Siempre se ha comentado que la Historia es cíclica y tiende a repetirse. La Gran Recesión de 2008 golpeó de lleno los cimientos europeos, permitiendo el afloramiento de movimientos nacionalistas de corte populista. Esta miríada de agrupaciones políticas hostiles al proyecto europeo forma un grupo heterogéneo de reivindicaciones y, en muchos casos, con una diversa representación parlamentaria en sus países de origen y en el Parlamento Europeo. No obstante, hay dos características comunes a todos ellos: su crecimiento a raíz de la crisis económica y su idea de la UE como una máquina burocrática que usurpa recursos patrios y soberanía nacional. De nuevo se aprecia cómo Europa –en este caso la UE–, es de nuevo secuestrada por este “Zeus” nacionalista que, en momentos de zozobra económica, prefiere mirar hacia sí mismo y abandonar el proyecto común. Bien es cierto que, a diferencia de los dos casos anteriores, la UE ya existe como ente supranacional y sus lazos comprometen más a los países miembros que antaño, cuando éstos aún conservaban su plena soberanía nacional y negociaban con sus pares con la única objeción de los órganos donde residía ésta.
Ahora bien, ¿qué se puede hacer para dejar de alimentar la bestia nacionalista latente actualmente en la UE? Dicha cuestión es debatida a diario en los organismos de poder europeos. Puede parecer una suerte de mantra o un “bálsamo de fierabrás”, pero nada más lejos de la realidad: la UE necesita volver a ilusionar como hizo a generaciones anteriores de europeos, quienes realmente creyeron en este organismo como la solución de los problemas que había tenido el Viejo Continente tradicionalmente.
En primer lugar, debe haber un intento por parte de las autoridades europeas de llegar a toda la población. Uno de los argumentos más populares de los eurófobos es la visión de la UE como una “bestia burocrática y lejana”. Como si de un imperio se tratara, muchas regiones periféricas aprueban con recelo lo que se decide desde la “metrópoli” bruselense. Precisamente, fue uno de los pilares en los que se basó el Brexit: los partidarios de la salida del Reino Unido de la UE concebían a ésta como una entidad supranacional que violaba la soberanía nacional británica, estando Londres subyugado a los intereses heterogéneos de un conjunto de casi 30 países. Asimismo, se arguyó que el Reino Unido era uno de los países que menos recibía de los fondos comunitarios respecto a lo que aportaba. Fue una tesis que caló en el pueblo británico, quien votó por abandonar el club europeo el 23 de junio de 2016.
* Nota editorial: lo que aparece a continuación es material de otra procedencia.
`./design.v`:
```
module shifter (
  input CLK,      
  output LED,     
  output USBPU,   
  output PIN_1,   
  output PIN_2,   
  output PIN_3,   
  output PIN_4,   
  output PIN_5,   
  input PIN_6     
);
  assign USBPU = 0;
  wire shift_clock;
  reg n_oe = 1;
  wire serial_write;
  wire write_load_clk;
  wire n_read_load_clk;
  wire serial_read;
  assign PIN_1 = shift_clock;
  assign PIN_2 = n_oe;
  assign PIN_3 = serial_write;
  assign PIN_4 = write_load_clk;
  assign PIN_5 = n_read_load_clk;
  assign PIN_6 = serial_read;
  reg [31:0] output_data = 32'h8888060A;
  reg [31:0] input_data = 32'h00000000;
  reg [32:0] shift_data = 0;
  assign serial_write = shift_data[32];
  reg [33:0] write_load_shifter = 0;
  reg [34:0] read_load_shifter = 0;
  reg [66:0] shift_in_en = 67'hFFFFFFFF;
  wire shift_in;
  assign shift_in = shift_in_en[66];
  reg [24:0] counter = 25'h0FFFFFE;
  wire active;
  assign active = counter[24];
  assign LED = active;
  reg shift_clk_enable = 0;
  reg write_load_clk_enable = 0;
  reg read_load_clk_enable = 0;
  reg [4:0] shift_counter = 0;
  wire do_shift;
  assign do_shift = shift_counter[4:0] == 5'b01000;
  assign shift_clock = shift_clk_enable && shift_counter[4];
  assign write_load_clk = write_load_clk_enable && shift_counter[4];
  assign n_read_load_clk = !(read_load_clk_enable && shift_counter[4]);
  always @(posedge CLK) begin
    shift_counter <= shift_counter + 1;
    counter <= counter + 1;
    if (write_load_clk_enable) n_oe <= 0;
  end
  always @(posedge CLK) begin
    shift_clk_enable <= !write_load_shifter[33] && !read_load_shifter[34];
    write_load_clk_enable <= write_load_shifter[33];
    read_load_clk_enable <= read_load_shifter[34];
    if (write_load_clk_enable && do_shift) output_data[31:0] <= ~output_data[31:0];
  end
  always @(posedge CLK) begin
    if (do_shift && active) begin
      shift_data[32:1] <= shift_data[31:0];
      shift_data[0] <= 0;
      write_load_shifter[33:1] <= write_load_shifter[32:0];
      write_load_shifter[0] <= 0;
      read_load_shifter[34:1] <= read_load_shifter[33:0];
      read_load_shifter[0] <= 0;
      shift_in_en[66:1] <= shift_in_en[65:0];
      shift_in_en[0] <= 0;
    end else if (!active) begin
      write_load_shifter[33] <= 0;
      write_load_shifter[32:0] <= 33'h1;
      read_load_shifter[34] <= 0;
      read_load_shifter[33:0] <= 34'h1;
      shift_data[32] <= 0;
      shift_data[31:0] <= output_data[31:0];
      shift_in_en[66:0] <= 67'hFFFFFFFF;
    end
  end
endmodule
```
Así, debe evitarse la coletilla “desde Bruselas” y llevar a cabo políticas que penetren en el ideario de los más de 400 millones de ciudadanos de la UE. Más allá de las decisiones económicas, la UE ha demostrado a lo largo de sus 60 años de historia su capacidad de convergencia entre países otrora enemigos en un ambiente de fraternidad. Un ejemplo es el ámbito cultural, donde los intercambios estudiantiles suponen una de las puntas de lanza. Para los que hemos podido disfrutar –y estamos disfrutando– de una beca de estudios en universidades de otros países europeos, la experiencia es prácticamente inigualable. Supone entrar en contacto no sólo con los habitantes del país de acogida y su sistema educativo, sino con otros estudiantes de diversos territorios que acuden a la ciudad en cuestión. Suele decirse que la posibilidad de estudiar un año en el extranjero cambia la mentalidad y cosmovisión del que lo disfruta. Es por ello, que la UE debe seguir el camino de la convergencia cultural que lleva realizando desde hace más de 30 años y, si cabe, hacerlo más ambicioso. Los jóvenes que hoy acuden a otros países a completar sus estudios serán con muchas probabilidades los mayores apólogos del proyecto europeo en el futuro.
Por otro lado, uno de los temas que más ha perjudicado la visión de la UE entre la sociedad civil europea, es la gestión de la actual crisis de refugiados, la mayor desde la Segunda Guerra Mundial. El poder blando del que la UE gozaba como benefactora de los derechos y las libertades humanas, ha sido puesto en entredicho. En los últimos tiempos se han podido observar en los países balcánicos prácticas gubernamentales poco acordes al ideario propugnado por la UE: cierre de fronteras, persecución de refugiados por parte de las autoridades policiales… Tras el acuerdo con Turquía, la vía balcánica ha quedado en suspenso y, actualmente, el principal puerto de entrada es a través de la costa libia hacia el sur de Italia, previo paso por la pequeña isla siciliana de Lampedusa.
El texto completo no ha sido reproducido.